Demonstrating how predominant trends could sometimes stifle free thinking, the speaker cited the instance of American economist Hyman Minsky, who in the 1980s, warned of impending crises.

In prosperous times, large cash flows can create speculative euphoria, which in turn could cause people to run into debts they cannot repay.

0Minsky explained that credit availability will then be tightened, and the economy could experience shrinkage. The movement of a financial system from stability to shrinkage has since been termed the ‘Minsky moment.’

The speaker recalled that Minsky was reviled at the time, and gradually became irrelevant within the establishment, even though his ideas would later prove prophetic.

The pressure to conform to established beliefs within the academia is something that Balachandran termed ‘disempowering’.

Are we, ultimately, returning to a belief that social crises too are like many natural disasters, impossible to predict or correct by human agency? Is there a paralysis of the intellect?

Balachandran noted that there is no one definitive way in which the crises in the West, still unfolding, has been named. This is also a reflection of the inability to comprehend it.

He described what he called a ‘sequential disequilibrium’ that started with the mortgage market, then spread to banking and became a crisis within the system.

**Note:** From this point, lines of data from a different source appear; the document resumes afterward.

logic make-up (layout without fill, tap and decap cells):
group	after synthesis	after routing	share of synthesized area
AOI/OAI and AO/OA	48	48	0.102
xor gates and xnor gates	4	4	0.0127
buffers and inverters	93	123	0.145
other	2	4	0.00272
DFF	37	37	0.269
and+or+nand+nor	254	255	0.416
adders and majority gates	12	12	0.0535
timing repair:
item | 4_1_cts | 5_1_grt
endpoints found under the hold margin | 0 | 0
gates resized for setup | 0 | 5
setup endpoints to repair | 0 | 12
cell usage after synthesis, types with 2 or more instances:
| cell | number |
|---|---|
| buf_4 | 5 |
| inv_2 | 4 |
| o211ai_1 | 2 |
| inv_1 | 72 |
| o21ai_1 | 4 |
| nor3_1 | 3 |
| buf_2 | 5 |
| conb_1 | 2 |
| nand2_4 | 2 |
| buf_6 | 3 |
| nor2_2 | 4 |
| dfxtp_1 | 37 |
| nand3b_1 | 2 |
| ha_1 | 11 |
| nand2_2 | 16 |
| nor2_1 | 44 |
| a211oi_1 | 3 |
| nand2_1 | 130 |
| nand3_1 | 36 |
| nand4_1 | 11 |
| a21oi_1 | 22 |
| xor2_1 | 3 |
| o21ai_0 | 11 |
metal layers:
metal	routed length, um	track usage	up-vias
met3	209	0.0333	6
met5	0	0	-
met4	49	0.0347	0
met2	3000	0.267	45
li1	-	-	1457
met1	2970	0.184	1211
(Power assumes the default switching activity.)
--- src/rtl/vld_pkg.sv ---
package vld_pkg;

   localparam int FMT_W = 3;

   typedef enum logic [FMT_W-1:0] {
      LAY_BARE     = 3'd0,
      LAY_ONE      = 3'd1,
      LAY_PAIR     = 3'd2,
      LAY_ADR      = 3'd3,
      LAY_ONE_ADR  = 3'd4,
      LAY_PAIR_ADR = 3'd5
   } vld_lay_e;

   localparam int LAY_DEFINED = 6;

   function automatic logic lay_long(input vld_lay_e l);
      return (l == LAY_ADR) || (l == LAY_ONE_ADR) || (l == LAY_PAIR_ADR);
   endfunction

   function automatic logic lay_uses_a(input vld_lay_e l);
      return (l == LAY_ONE) || (l == LAY_PAIR) ||
             (l == LAY_ONE_ADR) || (l == LAY_PAIR_ADR);
   endfunction

   function automatic logic lay_uses_b(input vld_lay_e l);
      return (l == LAY_PAIR) || (l == LAY_PAIR_ADR);
   endfunction

endpackage

--- src/rtl/vld_fmt_lut.sv ---
module vld_fmt_lut
   import vld_pkg::*;
#(
   parameter bit LUT_TABLE = 1'b1
) (
   input  logic [FMT_W-1:0] code,
   output vld_lay_e         lay,
   output logic             undef
);

   localparam int NCODE = 2 ** FMT_W;

   generate
      if (LUT_TABLE) begin : g_table
         vld_lay_e   tbl_lay   [NCODE];
         logic       tbl_undef [NCODE];
         for (genvar e = 0; e < NCODE; e++) begin : g_ent
            if (e < LAY_DEFINED) begin : g_def
               assign tbl_lay[e]   = vld_lay_e'(e);
               assign tbl_undef[e] = 1'b0;
            end else begin : g_res
               assign tbl_lay[e]   = LAY_BARE;
               assign tbl_undef[e] = 1'b1;
            end
         end
         assign lay   = tbl_lay[code];
         assign undef = tbl_undef[code];
      end else begin : g_case
         always_comb begin
            undef = 1'b0;
            case (code)
               3'd0:    lay = LAY_BARE;
               3'd1:    lay = LAY_ONE;
               3'd2:    lay = LAY_PAIR;
               3'd3:    lay = LAY_ADR;
               3'd4:    lay = LAY_ONE_ADR;
               3'd5:    lay = LAY_PAIR_ADR;
               default: begin
                  lay   = LAY_BARE;
                  undef = 1'b1;
               end
            endcase
         end
      end
   endgenerate

endmodule

--- src/rtl/vld_field_extract.sv ---
module vld_field_extract
   import vld_pkg::*;
#(
   parameter int LOW_W = 8,
   parameter int REG_W = 4
) (
   input  logic [LOW_W-1:0] operand,
   input  vld_lay_e         lay,
   input  logic             undef,
   output logic [REG_W-1:0] reg_a,
   output logic [REG_W-1:0] reg_b,
   output logic             bad_enc
);

   localparam int NSLOT = LOW_W / REG_W;
   localparam int TOP   = NSLOT - 1;

   generate
      if (NSLOT != 2) begin : g_bad_slots
         $error("vld_field_extract: operand must hold exactly two register slots");
      end
   endgenerate

   logic [NSLOT-1:0] slot_nz;
   logic [NSLOT-1:0] slot_rsv;
   logic             no_regs;
   logic             one_reg;

   assign no_regs = !lay_uses_a(lay);
   assign one_reg = lay_uses_a(lay) && !lay_uses_b(lay);

   generate
      for (genvar s = 0; s < NSLOT; s++) begin : g_slot
         assign slot_nz[s] = |operand[s*REG_W +: REG_W];
         if (s == TOP) begin : g_top
            assign slot_rsv[s] = no_regs;
         end else begin : g_low
            assign slot_rsv[s] = no_regs || one_reg;
         end
      end
   endgenerate

   assign reg_a   = (!undef && lay_uses_a(lay)) ? operand[TOP*REG_W +: REG_W] : '0;
   assign reg_b   = (!undef && lay_uses_b(lay)) ? operand[0 +: REG_W] : '0;
   assign bad_enc = !undef && (|(slot_nz & slot_rsv));

endmodule

--- src/rtl/vld_word_seq.sv ---
module vld_word_seq #(
   parameter int WORD_W = 16
) (
   input  logic              clk,
   input  logic              rst,
   input  logic              in_valid,
   input  logic [WORD_W-1:0] in_word,
   input  logic              head_long,
   output logic [WORD_W-1:0] head_word,
   output logic              pend,
   output logic              emit,
   output logic [WORD_W-1:0] emit_addr
);

   logic [WORD_W-1:0] hold_q;
   logic              pend_q;

   assign pend      = pend_q;
   assign head_word = pend_q ? hold_q : in_word;
   assign emit      = in_valid && (pend_q || !head_long);
   assign emit_addr = pend_q ? in_word : '0;

   always_ff @(posedge clk) begin
      if (rst) begin
         pend_q <= 1'b0;
         hold_q <= '0;
      end else if (in_valid) begin
         if (pend_q) begin
            pend_q <= 1'b0;
         end else if (head_long) begin
            pend_q <= 1'b1;
            hold_q <= in_word;
         end
      end
   end

endmodule

--- src/rtl/vld_decoder.sv ---
module vld_decoder
   import vld_pkg::*;
#(
   parameter int WORD_W    = 16,
   parameter int OPC_W     = 8,
   parameter int REG_W     = 4,
   parameter int GRP_W     = 2,
   parameter int FMT_LSB   = 3,
   parameter bit LUT_TABLE = 1'b1
) (
   input  logic              clk,
   input  logic              rst,
   input  logic              in_valid,
   input  logic [WORD_W-1:0] in_word,
   output logic              dec_valid,
   output logic [OPC_W-1:0]  dec_opcode,
   output logic [GRP_W-1:0]  dec_group,
   output logic [2:0]        dec_format,
   output logic [REG_W-1:0]  dec_reg_a,
   output logic [REG_W-1:0]  dec_reg_b,
   output logic [WORD_W-1:0] dec_addr,
   output logic              dec_illegal_op,
   output logic              dec_bad_enc
);

   localparam int LOW_W = WORD_W - OPC_W;

   generate
      if (OPC_W + 2 * REG_W != WORD_W) begin : g_chk_split
         $error("vld_decoder: opcode plus two register fields must fill a word");
      end
      if (FMT_LSB + FMT_W > OPC_W - GRP_W) begin : g_chk_fmt
         $error("vld_decoder: layout field overlaps the group bits");
      end
      if (FMT_W != 3) begin : g_chk_fw
         $error("vld_decoder: layout code port is three bits wide");
      end
   endgenerate

   logic [WORD_W-1:0] head_word;
   logic              seq_pend;
   logic              emit;
   logic [WORD_W-1:0] emit_addr;
   vld_lay_e          head_lay;
   logic              head_undef;
   logic [REG_W-1:0]  ex_reg_a;
   logic [REG_W-1:0]  ex_reg_b;
   logic              ex_bad;
   logic [OPC_W-1:0]  head_opc;

   assign head_opc = head_word[WORD_W-1 -: OPC_W];

   vld_word_seq #(
      .WORD_W (WORD_W)
   ) seq_i (
      .clk       (clk),
      .rst       (rst),
      .in_valid  (in_valid),
      .in_word   (in_word),
      .head_long (lay_long(head_lay)),
      .head_word (head_word),
      .pend      (seq_pend),
      .emit      (emit),
      .emit_addr (emit_addr)
   );

   vld_fmt_lut #(
      .LUT_TABLE (LUT_TABLE)
   ) lut_i (
      .code  (head_opc[FMT_LSB +: FMT_W]),
      .lay   (head_lay),
      .undef (head_undef)
   );

   vld_field_extract #(
      .LOW_W (LOW_W),
      .REG_W (REG_W)
   ) fex_i (
      .operand (head_word[LOW_W-1:0]),
      .lay     (head_lay),
      .undef   (head_undef),
      .reg_a   (ex_reg_a),
      .reg_b   (ex_reg_b),
      .bad_enc (ex_bad)
   );

   always_ff @(posedge clk) begin
      if (rst) begin
         dec_valid      <= 1'b0;
         dec_opcode     <= '0;
         dec_group      <= '0;
         dec_format     <= '0;
         dec_reg_a      <= '0;
         dec_reg_b      <= '0;
         dec_addr       <= '0;
         dec_illegal_op <= 1'b0;
         dec_bad_enc    <= 1'b0;
      end else begin
         dec_valid <= emit;
         if (emit) begin
            dec_opcode     <= head_opc;
            dec_group      <= head_opc[OPC_W-1 -: GRP_W];
            dec_format     <= head_lay;
            dec_reg_a      <= ex_reg_a;
            dec_reg_b      <= ex_reg_b;
            dec_addr       <= emit_addr;
            dec_illegal_op <= head_undef;
            dec_bad_enc    <= ex_bad;
         end
      end
   end

endmodule

--- config.mk ---
export PLATFORM = sky130hd
export DESIGN_NAME = vld_decoder
export DESIGN_NICKNAME = d
export VERILOG_FILES = /design/src/rtl/vld_pkg.sv /design/src/rtl/vld_fmt_lut.sv /design/src/rtl/vld_field_extract.sv /design/src/rtl/vld_word_seq.sv /design/src/rtl/vld_decoder.sv
export SDC_FILE = /design/constraint.sdc
export NUM_CORES = 1
export LEC_CHECK = 0
export ABC_CLOCK_PERIOD_IN_PS = 7700
export CAP_MARGIN = 20
export CORE_ASPECT_RATIO = 1.1
export CORE_MARGIN = 5
export CORE_UTILIZATION = 39
export DETAILED_ROUTE_END_ITERATION = 12
export GPL_TIMING_DRIVEN = 1
export PLACE_DENSITY = 0.77
export SETUP_SLACK_MARGIN = 0.02
export SLEW_MARGIN = 20
export SYNTH_ARGS = -nofsm -noshare
export SYNTH_HDL_FRONTEND = slang
export SYNTH_HIERARCHICAL = 1
export SYNTH_SLANG_ARGS = --single-unit
--- constraint.sdc ---
create_clock -name clk -period 7.7 [get_ports clk]
set_clock_uncertainty 0.15 [all_clocks]
set_input_delay 1.925 -clock clk [delete_from_list [all_inputs] [get_ports clk]]
set_output_delay 1.925 -clock clk [all_outputs]
set_load 0.02 [all_outputs]
# Yosys cells after proc, flatten, opt, wreduce, memory -nomap -nowiden
# Memory sizes are Yosys's and may differ from the RTL's.
# Cells that the tools add are included.
# W data, S select, Z words.
# word_totals
word_cells	53
regBits	57
n_memories	2
romBits	32
in_bits	19
out_inout_bits	40
# memory_table
name	words	width	read_ports	rd_clocked_by_memory_dff	wr	line_no	source
(no name shown)	8	3	1	0	0	vld_fmt_lut.sv:26	assign lay = tbl_lay[code];
(no name shown)	8	1	1	0	0	vld_fmt_lut.sv:27	assign undef = tbl_undef[code];
# op_classes
n_mux	10
magnitude_cmp	1
bitwise	3
eq_ne	5
n_reduce_logical	21
# ops
cell	count
$mux W16	2
$logic_or A1 B1 Y1	8
$mux W4	2
$reduce_or A4 Y1	2
$eq A3 B2 Y1 const B	2
$eq A3 B3 Y1 const B	2
$mux W3	2
$logic_and A1 B1 Y1	5
$ge A4 B4 Y1 const B	1
$logic_not A1 Y1	4
$mux W1	4
$not A3 Y4	1
$eq A3 B1 Y1 const B	1
$reduce_and A3 Y1	1
$and A2 B2 Y2	1
$reduce_or A2 Y1	1
$not A1 Y1	1

# Logic depth before layout (Yosys ltp)
# depth
ltp_word	14
mapped_depth	11
depth_no_buf	7

# By module
# The synthesis kept the hierarchy.
# by_module_without_submodules
mod	n_inst	cells_per_inst	area_each_um2	seq_area_each_um2
vld_decoder	1	125	1371.3	760.7
vld_word_seq	1	111	1076.0	340.3
vld_field_extract	1	20	140.1	0.0
vld_fmt_lut	1	4	30.0	0.0

# Least setup slack after synthesis
# OpenSTA, ideal clock, no wires.
# synth_path
path_kind	input port to flip-flop
from	input port in_word[12]
to	register dec_addr[14]
path_slack_ns	3.884
cell_stages	9
required_ns	7.422
n_path_buf	2
arrival_ns	3.538
setup_time_ns	0.128
path_cell_list	mux2_2 -> a21boi_0 -> nand2_1 -> mux2i_1 -> a21boi_0 -> buf_6 -> buf_8 -> mux2i_1 -> nor2_1
# synth_via
elab_chain_cells	11
word_cells_on_any_way	13
classes_between	3 x eq/ne; 3 x mux; 1 x bitwise; 5 x reduce/logical; 1 x memory
# synth_lines
element	line_no	source
from (decl)	vld_decoder.sv:14	input logic [WORD_W-1:0] in_word,
$mux W16 *	vld_word_seq.sv:19	assign head_word = pend_q ? hold_q : in_word;
$not A3 Y4 (implied by the code) *	vld_fmt_lut.sv:26	
$mem_v2 Z8 W3 *	-	
$mux W3 (implied by the code) * (2 in series)	vld_fmt_lut.sv:26	
net head_lay[0]	vld_decoder.sv:44	vld_lay_e head_lay;
$eq A3 B2 Y1 / $eq A3 B3 Y1 (equally long branches)	vld_pkg.sv:17	return (l == LAY_ADR) || (l == LAY_ONE_ADR) || (l == LAY_PAIR_ADR);
$logic_or A1 B1 Y1	vld_pkg.sv:17	
$logic_or A1 B1 Y1 *	vld_pkg.sv:17	
$logic_not A1 Y1 *	vld_word_seq.sv:20	assign emit = in_valid && (pend_q || !head_long);
$logic_or A1 B1 Y1 *	vld_word_seq.sv:20	
$logic_and A1 B1 Y1 *	vld_word_seq.sv:20	
net emit	vld_decoder.sv:42	logic emit;
to (signal assigned)	vld_decoder.sv:106	dec_addr <= emit_addr;
to (decl)	vld_decoder.sv:21	output logic [WORD_W-1:0] dec_addr,
# Mark *: on every way through the listed nets, which the timed path passes. The rest lies on a longest branch. The select of a mux whose other input is x is not followed.
# A chain may end at the register's enable or synchronous reset.

# Final worst setup path
# layout_path
from	input port in_word[12]
to	register seq_i.hold_q[8]
# layout_via
elab_chain_cells	9
word_cells_on_any_way	11
classes_between	3 x eq/ne; 3 x mux; 1 x bitwise; 3 x reduce/logical; 1 x memory
# layout_lines
element	line_no	source
$mux W16 *	vld_word_seq.sv:19	
net head_word[12]	vld_decoder.sv:40	logic [WORD_W-1:0] head_word;
$not A3 Y4 (implied by the code) *	vld_fmt_lut.sv:26	
$mem_v2 Z8 W3 *	-	
$mux W3 (implied by the code) * (2 in series)	vld_fmt_lut.sv:26	
net head_lay[0]	vld_decoder.sv:44	
$eq A3 B2 Y1 / $eq A3 B3 Y1 (equally long branches)	vld_pkg.sv:17	
$logic_or A1 B1 Y1	vld_pkg.sv:17	
$logic_or A1 B1 Y1 *	vld_pkg.sv:17	
$reduce_and A3 Y1 (no source line) *	-	
to (signal assigned)	vld_word_seq.sv:32	hold_q <= in_word;
to (decl)	vld_word_seq.sv:15	logic [WORD_W-1:0] hold_q;
# Marks and branches as above.

==> run metrics <==
CTS Sinks between 50 and 60; #FFs+latches synth 55; Skew-Pair Late Insertion Delay approximately 0.31 ns; post-CTS setup buffers 0; # H-tree levels 2; Final Hold Fails 0; Final nets 327; Top Metal Used met4; sw frac between 20% and 30%; core area about 0.0066 mm2; Pre-Repair DR Iteration Count 4; top cell type by total area after synthesis dfxtp_1; Worst Hold Class register to register; fin worst setup slack 2.82 ns; Clock Root Buffer clkbuf_8; Worst path max stage delay roughly 0.95 ns; fraction of registers with async set/reset 0%; Worst Path Arrival 4.96 ns; DRC viols 0; Ant. Diodes 0; initial antenna violation count 0; static leakage 1.24 nW; post-synth net total about 280; post-layout util 49.8%; CP Data Required Time around 7.8 ns; Design Power approximately 0.58 mW; Die ar. between 0.008 and 0.009 mm2; # hold bufs at CTS 0; maximum vdd drop 0.0889 mV; CTS Buf Count 5; Overflow after GRT 0; Post-DP HPWL approximately 3700 um; vias per cell about 4.8; area post-placement 0.00318 mm2; status finished, final reports clean; wire length on met3 around 290 um; final instance area approximately 0.0033 mm2; row count 31; sequential element share of the synthesized area between 40 and 50%; CP max stage cell and3b_1; wl on met1 2370 um; post-CTS sizing 0; clock-pin slew on the worst setup and hold paths around 0.1 ns; post-route insts no fill around 390; Tcrit/Tclk final a little under two thirds; WS Path Type input pin to register; vias in the first global route between 1.5k and 2k; Mapped Avg Cell Area a little over 10 um2; RSZ-0062 raised after global routing no; layout cell share with drive strength beyond 1 about 11%; number of flops mapped to enable cells by yosys 0; Post-Synthesis Cells 260; combinational fraction of design power around a fifth; Port Buffers 58; Cells after DPL between 300 and 400; crit start category input pin; Unique masters post-synth 28; gr usage total between 10% and 20%; routability cong. 0.725; fin. max-slew vios 0; DR WL/cell about 14 um; Yosys top cell area share a little over two fifths; area added between synthesis and finish 24.8%; Die Span X 88.1 um; Pwr Density roughly 180 mW/mm2; Internal Power around 0.42 mW; first-pass GRT wire length just under 9000 um; most common cell in the netlist dfxtp_1; pin count of the biggest net entering global routing a little over 70; switching power roughly 0.16 mW; most used cell, CP mux2i_1; Final TNS setup 0 ns; Routed WL between 5000 and 6000 um; largest cells by area after synthesis dfxtp_1, mux2i_1, nand2b_1; Routed Antenna Nets 0; max_slew headroom about 27%; predominant post-synthesis flop cell dfxtp_1; Hold WS 0.329 ns; Clk network pwr share between 20% and 30%; CP cell instances clkdlybuf4s50_1 -> mux2_2 -> a21boi_0 -> nand2_1 -> mux2i_1 -> and3b_1 -> mux2i_1; # IOs a little under 60; Vias about 1.9k; iteration-0 DRC count of the detailed router 82; Reg power frac ~53%; Slew @ Worst Pin around 1.1 ns; Ys Warns 6; Max clock buf depth 2; Chip Height ~96 um; met2 WL approximately 2600 um; Initial Util 39.9%; Max Cap Violations 0; top cell types by occurrence after synthesis dfxtp_1, mux2i_1, nor2_1; crit path time final between 4 and 5 ns; Post-Syn Area about 0.0026 mm2; final setup violating endpoints 0; CP Max Fanout 17; fmax roughly 200 MHz; CTS tree done; crit end category register; Setup WS pre-CTS about 2.5 ns
-- flip-flops by register name (all words and copies together), names as in the netlist --
register and flops:
dec_bad_enc 1, dec_opcode 8, seq_i/hold_q 16, dec_reg_a 4
dec_reg_b 4, dec_format 3, dec_valid 1, dec_illegal_op 1
dec_addr 16, seq_i/pend 1
-- cell type report --
class                   count  area (um2)
multi-input cells         184        1380
flip-flops and latches     55        1100
clock buffers               6        72.6
well taps                  82         103
clock inverters             2        12.5
fillers                   628        3290
repair buffers             60         591
inverters                   2        7.51
-- per-layer routing --
metal	vias up	global-route usage, %
met5	-	0
met4	0	4.16
met3	6	3.51
met2	38	22.3
met1	882	16.9
li1	945	-
-- path summary, 6_finish.rpt --
path	startpoint	to	slack [ns]	depth (start not counted)
max	in_word[12]	seq_i/hold_q[8]	2.82	7
min	seq_i/hold_q[12]	seq_i/hold_q[12]	0.33	2
max reg2reg	seq_i/pend	seq_i/hold_q[8]	4.30	6
min reg2reg	seq_i/hold_q[12]	seq_i/hold_q[12]	0.33	2
-- power groups by stage --
stage,Clock [mW],Combinational (mW),Sequential (mW)
2_1_floorplan,0,0.0743,0.319
3_3_place_gp,0,0.117,0.311
3_5_place_dp,0,0.119,0.311
4_1_cts,0.162,0.119,0.305
5_1_grt,0.178,0.128,0.306
6_report,0.155,0.117,0.304
-- worst max-delay path: cells and delay by family --
kind                   cells  cell delay [ns]
buffers and inverters      1             0.43
multiplexers               3             0.87
AND/OR/NAND/NOR            2             1.06
AO/OA/AOI/OAI              1             0.65
-- cell families after synthesis --
family,after synthesis,share of synthesized area (%)
flops,55,42.1
mux,70,27.5
compound gates,8,2.53
fa+ha+maj,1,0.382
simple gates,105,21.8
buf+inv,21,5.64
-- layout by cell type, fill, tap and decap left out, types with 2 or more instances in the layout --
cell type,count
mux2_2,16
nor2_1,38
mux2i_1,54
inv_1,2
buf_4,2
dfxtp_1,55
and2_1,24
a21oi_2,2
nor4_1,2
nor2b_1,3
clkdlybuf4s50_1,57
clkbuf_8,5
nand2b_1,32
Note: power is estimated with default switching activity, not from simulation.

It was also a crisis that would not correct itself spontaneously, exposing as false, to the utter incomprehension of policy-makers and economists, the myth of the ‘efficient market’.

Even as the crisis unfolded, the dominant belief was that the system would tide over, once the ‘bad eggs’ were taken care of.
Callous treatment of people in India

“So what lessons does this experience hold for India?” One woman in the audience asked. Learning lessons takes a willingness to learn.

There is little evidence of that, the professor remarked, even though he added that India had examples in the millions for every kind of behaviour—parsimony and saving, as well as huge debts amassed on credit cards.

Asked about the problems the crisis would pose for India, the professor exhorted his audience not to look elsewhere for India’s problems — there are enough problems within, one of the biggest of these was the utter disregard and callousness with which human resources are treated.

China, the bugbear
One member of the audience wanted to know if the crises in Western economics would leave China ever more powerful.

Balachandran quoted former Singapore PM Lee Kwon Yew, saying “China will be old before it is rich.” The underdevelopment of China’s interior areas, the huge migration out of rural areas, the corporatisation and alienation of land on an unprecedented scale would all pull China back, and there was little reason for India to make a bugbear of China.